Pursuant to Section 13 or 15(d) of the
Securities Exchange Act of 1934


Date of Report (Date of earliest event reported):
August 2, 2012


PORTER BANCORP, INC.
(Exact Name of Registrant as specified in Charter)
 

Kentucky
001-33033
61-1142247
(State or other jurisdiction
(Commission
(IRS Employer
of incorporation)
 File Number)
 Identification No.)

2500 Eastpoint Parkway, Louisville, Kentucky
40223
(Address of principal executive offices)
(Zip code)
 
(502) 499-4800
(Registrant's telephone number, including area code)

N/A
(Former name or former address, if changed since last report.)

Check the appropriate box below if the Form 8-K filing is intended to simultaneously satisfy the filing obligation of the registrant under any of the following provisions:
 
[   Written communications pursuant to Rule 425 under the Securities Act (17 CFR 230.425) 
[   Soliciting material pursuant to Rule 14a-12 under the Exchange Act (17 CFR 240.14a-12) 
[   Pre-commencement communications pursuant to Rule 14d-2(b) under the Exchange Act (17 CFR 240.14d-2(b))
[   Pre-commencement communications pursuant to Rule 13e-4(c) under the Exchange Act (17 CFR 240.13e-4(c))
 
 
 

 
 
Item 1.01                      Entry into a Material Definitive Agreement

On July 19, 2012, Porter Bancorp, Inc., parent company of PBI Bank, announced that John T. Taylor had been named President and CEO of PBI Bank and President of Porter Bancorp, Inc.  Mr. Taylor will also be appointed to the board of directors of Porter Bancorp and PBI Bank, pending regulatory approval.

In connection with his appointment to these positions, Mr. Taylor entered into an employment agreement with Porter Bancorp and PBI Bank, effective on August 2, 2012 (the “Effective Date”).  The material terms of Mr. Taylor’s employment agreement (the “Agreement”) are described below:

Positions

President of Porter Bancorp, Inc. (the “Company”) and President and Chief Executive Officer of PBI Bank (the “Bank”).

Term

August 2, 2012 to August 1, 2015.

Prior to the second annual anniversary of the effective date (which would be August 2, 2014) and prior to each annual anniversary thereafter, the board of directors of each of the Company and the Bank may approve a one-year extension of the term of the Agreement following a review of Mr. Taylor’s performance.  If either the Company or the Bank is deemed to be in “troubled condition,” then the term of the agreement cannot be extended unless and until all requisite bank regulatory approvals, non-objections or consents to such renewal have been received.
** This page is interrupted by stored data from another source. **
==> maple: inputs <==
## fp_multiplier
module fp_multiplier(input [31:0] a,input [31:0] b,output [31:0]out,input clk,
	input rst,input in_valid,output out_valid);
	wire S3,overflow;
	wire [47:0] productd,wallace_out,product;
	wire [7:0] exponent1,exponent2;
	wire [15:0] trim;
	wire [22:0] prod;
	wire [31:0] out1,out2,out3,out1d,out2d,out3d,outd;
	wire [31:0] a15,b15,a16,b16,a17,b17,a18,b18;
	sideband side(clk,a,b,a15,b15,a16,b16,a17,b17,a18,b18);
	reg [18:0] valid;
	always @(posedge clk)
	begin
		if(rst)
			valid <= 19'b0;
		else
			valid <= {valid[17:0],in_valid};
	end
	assign out_valid = valid[18];
	xor (S3,a15[31],b15[31]);
	wallace w1({8'b0,1'b1,a[22:0]},{8'b0,1'b1,b[22:0]},clk,{trim,productd});
	DFF DFF1[47:0] (productd[47:0],clk,1'b0,product[47:0]);
	assign overflow=product[47];
	assign wallace_out=product;
	adder_8bit adder1(a15[30:23],b15[30:23],overflow,exponent1);
	adder_8bit subtract_127(exponent1,8'b10000000,1'b1,exponent2);
	shifter_1bit shift [22:0] (prod[22:0],overflow, wallace_out[45:23], wallace_out[46:24]);
	assign out1d={S3,exponent2,prod};
	DFF DFF3 [31:0] (out1d,clk,1'b0,out1);
	check_zero check1(out2d,a16,b16,out1);  
  ...
export LEC_CHECK = 0
export ABC_AREA = 1
export CAP_MARGIN = 40
export CORE_MARGIN = 2
export CORE_UTILIZATION = 72
export CTS_CLUSTER_DIAMETER = 92
export CTS_CLUSTER_SIZE = 14
export PLACE_DENSITY_LB_ADDON = 0.08
export SETUP_SLACK_MARGIN = -0.13
export SLEW_MARGIN = 20
create_clock -name core_clock -period 1.35 [get_ports {clk}]
run.sh (not shown) runs the stock make flow with config.mk's settings and CLKGATE_MAP_FILE=.
==> zinc (differences from maple) <==
==> flow/config.mk (replaced) <==
export PLATFORM = sky130hd
export DESIGN_NAME = fp_multiplier
export DESIGN_NICKNAME = fp_multiplier
export VERILOG_FILES = /design/flow/design.v
export SDC_FILE = /design/flow/constraint.sdc
export NUM_CORES = 4
export LEC_CHECK = 0
export CAP_MARGIN = 20
export CORE_MARGIN = 2
export CORE_UTILIZATION = 40
export SLEW_MARGIN = 20
==> flow/constraint.sdc (replaced) <==
create_clock -name core_clock -period 2.44 [get_ports {clk}]
set_input_delay 0.4880 -clock core_clock [delete_from_list [all_inputs] [get_ports {clk}]]
set_output_delay 0.4880 -clock core_clock [all_outputs]
set_load 0.01 [all_outputs]
==> out/summary.txt <==
Max-area cell share = 68.8%
crit path max fanout = 4
final worst slack = -448 ps
Reg power frac = 59.4%
status = failed layout checks
synthesized area per cell = 12.9 µm²
Non-clk bufs = 225
CP dominant cell by count = nand2_2
worst-path cell chain = buf_4 > ha_4 > nand2_4 > nand2_2 > nand2_2 > nand2_2 > nand3_2 > nor2_2 > nand2_2 > nor2_4 > nand3_1 > nand2_1
top cells by count = dfxtp_1, nand2_1, inv_1
final setup vio count = 93
cts hold-fix bufs = 17
Max Clock Freq = 0.556 GHz
Layout Check Fails = setup timing
placed cells = 7205
Mapped Cells = 5772
That was maple.
==> out/summary.txt <==
cts hold-fix bufs = 0
Max-area cell share = 70.0%
Mapped Cells = 4627
status = finished clean
Max Clock Freq = 0.429 GHz
worst-path cell chain = buf_4 > ha_2 > nor3b_2 > buf_4 > mux2_4 > xnor2_2 > nand3_2 > or3_4 > buf_4 > xor2_1
synthesized area per cell = 15.8 µm²
Reg power frac = 55.5%
CP dominant cell by count = buf_4
final worst slack = 108 ps
That was zinc.

========
==> build 24 <==
Starting RTL as in the previous note.
export LEC_CHECK = 0
export ABC_AREA = 0
export CAP_MARGIN = 10
export CELL_PAD_IN_SITES_DETAIL_PLACEMENT = 0
export CORE_MARGIN = 4
export CORE_UTILIZATION = 69
export CTS_CLUSTER_DIAMETER = 199
export GPL_ROUTABILITY_DRIVEN = 1
export MIN_ROUTING_LAYER = met1
export PLACE_DENSITY = 0.61
export SETUP_SLACK_MARGIN = 0.47
export SLEW_MARGIN = 15
create_clock -name core_clock -period 2.1 [get_ports {clk}]
==> trial 73 (differences from build 24) <==
==> flow/config.mk (replaced) <==
export PLATFORM = sky130hd
export DESIGN_NAME = fp_multiplier
export DESIGN_NICKNAME = fp_multiplier
export VERILOG_FILES = /design/flow/design.v
export SDC_FILE = /design/flow/constraint.sdc
export NUM_CORES = 4
export LEC_CHECK = 0
export CAP_MARGIN = 20
export CORE_MARGIN = 2
export CORE_UTILIZATION = 40
export SLEW_MARGIN = 20
==> flow/constraint.sdc (replaced) <==
create_clock -name core_clock -period 2.5 [get_ports {clk}]
set_input_delay 0.5000 -clock core_clock [delete_from_list [all_inputs] [get_ports {clk}]]
set_output_delay 0.5000 -clock core_clock [all_outputs]
set_load 0.01 [all_outputs]
==> results <==
item	trial 73	build 24
Result of the run	no timing/DRC/antenna violations	finished with violations
Reasons for failing layout checks	-	negative setup slack
Total vias in the final route	30700	31000
Launch point of the worst hold path	a[25]	a[30]
Number of tap instances	2370	1391
Proportion of cell area spent on the clock network	0.0974	0.0887
Combinational-cell power consumption	0.00961 W	0.0121 W
Clock transition at path regs	70 ps	60 ps
Clock insertion delay at the later pin of the skew report	850 ps	780 ps
Non-filler instance count after layout	7458	6455
Logic area	21000 sq um	21200 sq um
Endpoint of the most critical setup path	DFF3[28].Q$_DFF_P_	DFF3[30].Q$_DFF_P_
FF-to-FF Start	side.da[127]$_DFF_P_	side.db[128]$_DFF_P_
Hold_ws	101 ps	91.5 ps
Horiz. Die Dim	432 um	334 um
Clock share of power	0.357	0.333

========
==> job 3018: inputs <==
fp_multiplier again, from the RTL that the note above started with.
clock: 2.41 ns
lec_check: 0
cap_margin: 20
core_margin: 2
core_utilization: 40
slew_margin: 20
==> job 654: changes against job 3018 <==
--- a/flow/config.mk
+++ b/flow/config.mk
@@ -7,5 +7,11 @@
 export LEC_CHECK = 0
+export ABC_AREA = 1
 export CAP_MARGIN = 20
-export CORE_MARGIN = 2
-export CORE_UTILIZATION = 40
-export SLEW_MARGIN = 20
+export CORE_MARGIN = 6
+export CORE_UTILIZATION = 15
+export CTS_CLUSTER_SIZE = 88
+export HOLD_SLACK_MARGIN = 0.05
+export MIN_ROUTING_LAYER = met1
+export PLACE_DENSITY_LB_ADDON = 0.08
+export SLEW_MARGIN = 40
+export TNS_END_PERCENT = 95
==> flow/constraint.sdc (replaced) <==
create_clock -name core_clock -period 2.02 [get_ports {clk}]
set_input_delay 0.4040 -clock core_clock [delete_from_list [all_inputs] [get_ports {clk}]]
set_output_delay 0.4040 -clock core_clock [all_outputs]
set_load 0.01 [all_outputs]
==> job 111: changes against job 3018 <==
--- a/flow/config.mk
+++ b/flow/config.mk
@@ -7,5 +7,12 @@
 export LEC_CHECK = 0
-export CAP_MARGIN = 20
+export ABC_AREA = 1
+export CAP_MARGIN = 10
+export CELL_PAD_IN_SITES_DETAIL_PLACEMENT = 0
 export CORE_MARGIN = 2
-export CORE_UTILIZATION = 40
-export SLEW_MARGIN = 20
+export CORE_UTILIZATION = 72
+export CTS_CLUSTER_DIAMETER = 330
+export GPL_ROUTABILITY_DRIVEN = 1
+export MIN_ROUTING_LAYER = met1
+export PLACE_DENSITY_LB_ADDON = 0.0
+export SETUP_SLACK_MARGIN = 0.41
+export SLEW_MARGIN = 15
==> flow/constraint.sdc (replaced) <==
create_clock -name core_clock -period 1.35 [get_ports {clk}]
set_input_delay 0.2700 -clock core_clock [delete_from_list [all_inputs] [get_ports {clk}]]
set_output_delay 0.2700 -clock core_clock [all_outputs]
set_load 0.01 [all_outputs]
==> job 8096: changes against job 3018 <==
--- a/flow/config.mk
+++ b/flow/config.mk
@@ -8,4 +8,9 @@
 export CAP_MARGIN = 20
+export CELL_PAD_IN_SITES_DETAIL_PLACEMENT = 2
 export CORE_MARGIN = 2
 export CORE_UTILIZATION = 40
+export CTS_CLUSTER_DIAMETER = 70
+export GPL_ROUTABILITY_DRIVEN = 0
+export HOLD_SLACK_MARGIN = -0.04
 export SLEW_MARGIN = 20
+export TNS_END_PERCENT = 15
==> flow/constraint.sdc (replaced) <==
create_clock -name core_clock -period 1.35 [get_ports {clk}]
set_input_delay 0.2700 -clock core_clock [delete_from_list [all_inputs] [get_ports {clk}]]
set_output_delay 0.2700 -clock core_clock [all_outputs]
set_load 0.01 [all_outputs]
==> qor summary <==
	job 111	job 8096	job 3018	job 654
Share of Yosys cell area claimed by the top area cell type	0.688	0.700	0.700	0.688
Setup Viol. Count Final	131	105	0	0
Data required time of the worst path	2.04 ns	2.15 ns	3.12 ns	2.79 ns
Buf+Inv Stages, Crit Path	2	0	3	4
Via/cell ratio	5.16	4.75	4.09	2.76
Share of the core filled by cells before placement	0.723	0.404	0.404	0.151
Area growth, synth to finish	20.5%	18.8%	17.1%	27.6%
Area occupied by registers	51500 sq um	51300 sq um	51300 sq um	51300 sq um
Peak per-stage delay on the critical path	0.35 ns	0.43 ns	0.41 ns	0.33 ns
Outcome	failed layout checks	failed layout checks	finished clean	finished clean
Reasons for failing layout checks	negative setup slack	negative setup slack	-	-
Total cell area reported by yosys after synthesis	74500 sq um	73200 sq um	73200 sq um	74500 sq um
Relative contribution of combinational cells to total power	0.133	0.135	0.094	0.104
Sequential group share of total power	0.539	0.524	0.557	0.502
Global placer's final weighted congestion	0.846	-	0.729	0.669
Power is estimated from default activity; no workload was simulated.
If either board of directors elects not to extend the term, it must give written notice of its decision to Mr. Taylor not less than 30 days before the next applicable anniversary of the effective date.  If any party gives timely notice that the term will not be extended, then the agreement will terminate at the conclusion of its remaining term.

Base salary

Mr. Taylor’s initial base salary is $375,000 per year and may be increased from time to time in such amounts as the boards of directors of the Company and the Bank may determine, but may not be decreased without his express written consent.  No increase in the base salary is expected to occur during the first two years of the agreement.

Restricted stock awards

On the effective date, the Company granted a restricted stock award to Mr. Taylor which has a grant date value (i.e., number of shares times market value per share) equal to one-third of his projected total compensation for 2012.  For purposes of this award, Mr. Taylor’s total compensation for 2012 will equal the sum of his base salary plus the grant date value of the 2012 restricted stock award.
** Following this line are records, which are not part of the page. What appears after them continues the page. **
Setup of red:
// SCDDataPath
module SCDDataPath(ALUout, instr, reset, clk);
output[31:0] ALUout;
input clk, reset;
input[31:0] instr;
wire[31:0] ReadMemData,in1,in2,aluresult,signextended,instruction, ReadData1, ReadData2, WriteData;
wire RegDst, ALUSrc, MemtoReg, RegWrite, MemRead, MemWrite, Branch, ALUOp0, ALUOp1, ALUOp2;
wire o0, o1, o2, carryout;
wire[4:0] WriteReg;
assign instruction = instr;
ANDarray control_unit(RegDst,ALUSrc, MemtoReg, RegWrite, MemRead, MemWrite,Branch,ALUOp0,ALUOp1,instruction[31:26]);
assign WriteReg = (RegDst==1)? instruction[15:11] : instruction[20:16];
RegFile32 register_file(clk,reset,instruction[25:21],instruction[20:16],WriteData,WriteReg,RegWrite,ReadData1,ReadData2);
sign_extender sign_extend(signextended, instruction[15:0]);
bit32_2to1mux alu_src_mux(in2,ALUSrc,ReadData2,signextended);
alu_control alu_con_instancce(o0,o1,o2,instruction[5:0], ALUOp1, ALUOp0);
ALU alu_instance(ReadData1,in2,o2,o2,{o1,o0},ALUout,carryout);
data_memory data_mem_instance(clk,ALUout[4:0],ReadData2,MemWrite,ReadMemData);
bit32_2to1mux data_mem_mux(WriteData,MemtoReg,ALUout,ReadMemData);
endmodule
Size in the first run: about 7,800 cells after synthesis, roughly 0.11 mm2 of cells after synthesis.
Settings: LEC_CHECK=0, CAP_MARGIN=20, CORE_MARGIN=2, CORE_UTILIZATION=72, CTS_CLUSTER_SIZE=57, PLACE_DENSITY_LB_ADDON=0.0, SETUP_SLACK_MARGIN=1.78, SLEW_MARGIN=20; clock period 6.25 ns.
run.sh (not shown) runs the stock make flow with config.mk's settings and CLKGATE_MAP_FILE=.
In red the implementation ran to completion but is not tape-out ready, as the final checks report negative setup slack.
Setup changes, red to blue
- a deleted CTS_CLUSTER_SIZE that had been 57
- a deleted SETUP_SLACK_MARGIN that had been 1.78
- a change of CORE_UTILIZATION from 72 to 40
- a deleted PLACE_DENSITY_LB_ADDON that had been 0.0
- a change of the clock period (ns, I/O delays scaled along) from 6.25 to 10.3
==> comparison <==
- blue: PASS, flow complete, no timing, DRC or antenna violations
- red → blue: routed length on met1 increased by 18% relative to the old numbers; share of total power consumed by net switching increased by 0.24 points relative to the old numbers; sequential cell area share increased by 3.3 points relative to the old numbers; number of unique standard cell types used by synthesis closely matched the old numbers; final area decreased by about 7% relative to the old numbers.
- Final net count (blue vs. red) decreases by more than 10%
- Power: blue and red compared, lower one is blue
- Changes observed in blue relative to red: detailed-route wire length now smaller, clock-buffer cell count rose 2.5%, met1 global-route usage went down by 26 points, placeable core region went up 80%.
> inputs changed (blue -> green)
- SETUP_SLACK_MARGIN now 1.72, previously not set
- CORE_UTILIZATION now 70, was 40
- PLACE_DENSITY_LB_ADDON now 0.0, previously not set
- CTS_CLUSTER_SIZE now 32, previously not set
- the clock period (ns, I/O delays scaled along) now 5.83, was 10.3
--- outcome ---
- [compare] base=blue new=green: net total in the final layout moved up, register share of total power moved down, number of antenna violations at the first check in global routing moved down.
- From the logs: green reached the end of the flow and failed the layout checks with negative setup slack.
Changes in orange relative to green:
- changing CORE_UTILIZATION from 70 to 40
- changing PLACE_DENSITY_LB_ADDON from 0.0 to 0.25
- removing CTS_CLUSTER_SIZE (formerly 32)
- removing SETUP_SLACK_MARGIN (formerly 1.72)
- setting MIN_ROUTING_LAYER to met2 for the first time
- setting MAX_ROUTING_LAYER to met4 for the first time
- changing the clock period (ns, I/O delays scaled along) from 5.83 to 10.5
Notes after the runs:
- orange was carried through to the last stage, and its layout satisfied the timing, DRC and antenna checks.
- Between orange and green, the reported max-cap violation count does not differ in any meaningful way.
- What orange reported for die height has to be multiplied by 0.76 to get the figure for green.
- Going from green to orange, final worst-path cycle share -26 points, final routed wirelength across all metal layers +about 2.5%.
- green has lower global-route wire length before repair than orange.
- Measured against each other, orange and green differ in largest net degree at the start of global routing, the higher figure coming from green.
- orange vs green — headroom to the max-slew limit dropped 19 points.
- From green to orange the numbers moved as follows: final area decreased 0.012 mm2, met1 usage decreased 58 points, portion of the layout cell area used by clock cells increased 1.1 points, power decreased about 43%.
- A path category of the worst min-delay check of register to register is what orange shows, while primary input to async pin belongs to green.
#### Input delta (purple over orange)
- removing MIN_ROUTING_LAYER (formerly met2)
- changing PLACE_DENSITY_LB_ADDON from 0.25 to 0.0
- setting SETUP_SLACK_MARGIN to -0.48 for the first time
- changing CORE_UTILIZATION from 40 to 72
- removing MAX_ROUTING_LAYER (formerly met4)
- setting CTS_CLUSTER_SIZE to 57 for the first time
- changing the clock period (ns, I/O delays scaled along) from 10.5 to 6.25
### Flow results
- purple: all stages done; final checks FAILED (negative setup slack).
- Going from orange to purple, number of core rows fell by 25%, final instance count without filler cells went down 8.4%.
- purple: fraction of met2 tracks used by global routing higher than orange
- Lower final design instance area without fill goes to orange over purple.
- The internal power in orange is 0.60 times that in purple.
- Relative to orange, total number of tap cells has decreased by 1,661 in purple.
- Diff purple..orange | H-tree depth | unchanged
- Vias: purple fewer than orange
- Per the comparison of purple with orange, clock distribution area overhead in the final layout shrank by 0.77 points, filler cell count shrank by 17,200.

---

10-25:
Starting RTL as in the previous note.
make LEC_CHECK=0 ABC_AREA=1 CAP_MARGIN=20 CORE_ASPECT_RATIO=1.11 CORE_MARGIN=7 CORE_UTILIZATION=40 GPL_ROUTABILITY_DRIVEN=0 GPL_TIMING_DRIVEN=0 HOLD_SLACK_MARGIN=0.22 MAX_ROUTING_LAYER=met5 MIN_ROUTING_LAYER=met1 PLACE_DENSITY_LB_ADDON=0.25 SETUP_SLACK_MARGIN=2.69 SLEW_MARGIN=10 TNS_END_PERCENT=85 finish   # period 10.5 ns
What ended 10-25 was a tool error in 5_1_grt; the run never finished.
[inputs] 04-16 vs 10-25
Settings: ABC_AREA no longer set, was 1; HOLD_SLACK_MARGIN no longer set, was 0.22; SLEW_MARGIN now 20, was 10; GPL_ROUTABILITY_DRIVEN no longer set, was 0; CORE_MARGIN now 2, was 7; CORE_UTILIZATION now 72, was 40; CTS_CLUSTER_SIZE now 31, previously not set; GPL_TIMING_DRIVEN no longer set, was 0; SETUP_SLACK_MARGIN now -0.58, was 2.69; MIN_ROUTING_LAYER no longer set, was met1; CORE_ASPECT_RATIO no longer set, was 1.11; PLACE_DENSITY_LB_ADDON now 0.0, was 0.25; TNS_END_PERCENT no longer set, was 85; MAX_ROUTING_LAYER no longer set, was met5; the clock period (ns, I/O delays scaled along) now 8.4, was 10.5.
==> results <==
- The number of buffers inserted by port buffering in 04-16 sits about 6.6% above the value recorded for 10-25.
- Diff 04-16 and 10-25: standard cell area after detailed placement higher in 10-25
- Placement-stage worst setup slack on 04-16 is ahead of 10-25.
- STATUS run=04-16 STAGES=ALL_DONE FINAL_CHECKS=FAILED CAUSE=negative setup slack
Power is estimated from default activity; no workload was simulated.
In addition, on January 2, 2013, subject to any required regulatory approvals, non-objections or consents, the Company will grant a restricted stock award to Mr. Taylor having a grant date value equal to the lesser of (a) $250,000 minus the grant date value of the 2012 restricted stock award or (b) $187,500, provided that the total number of shares subject to the 2012 and 2013 restricted stock awards does not exceed the maximum of 115,762 shares in the Company’s Amended and Restated 2006 Stock Incentive Plan, as that limit may be adjusted on or before January 2, 2013.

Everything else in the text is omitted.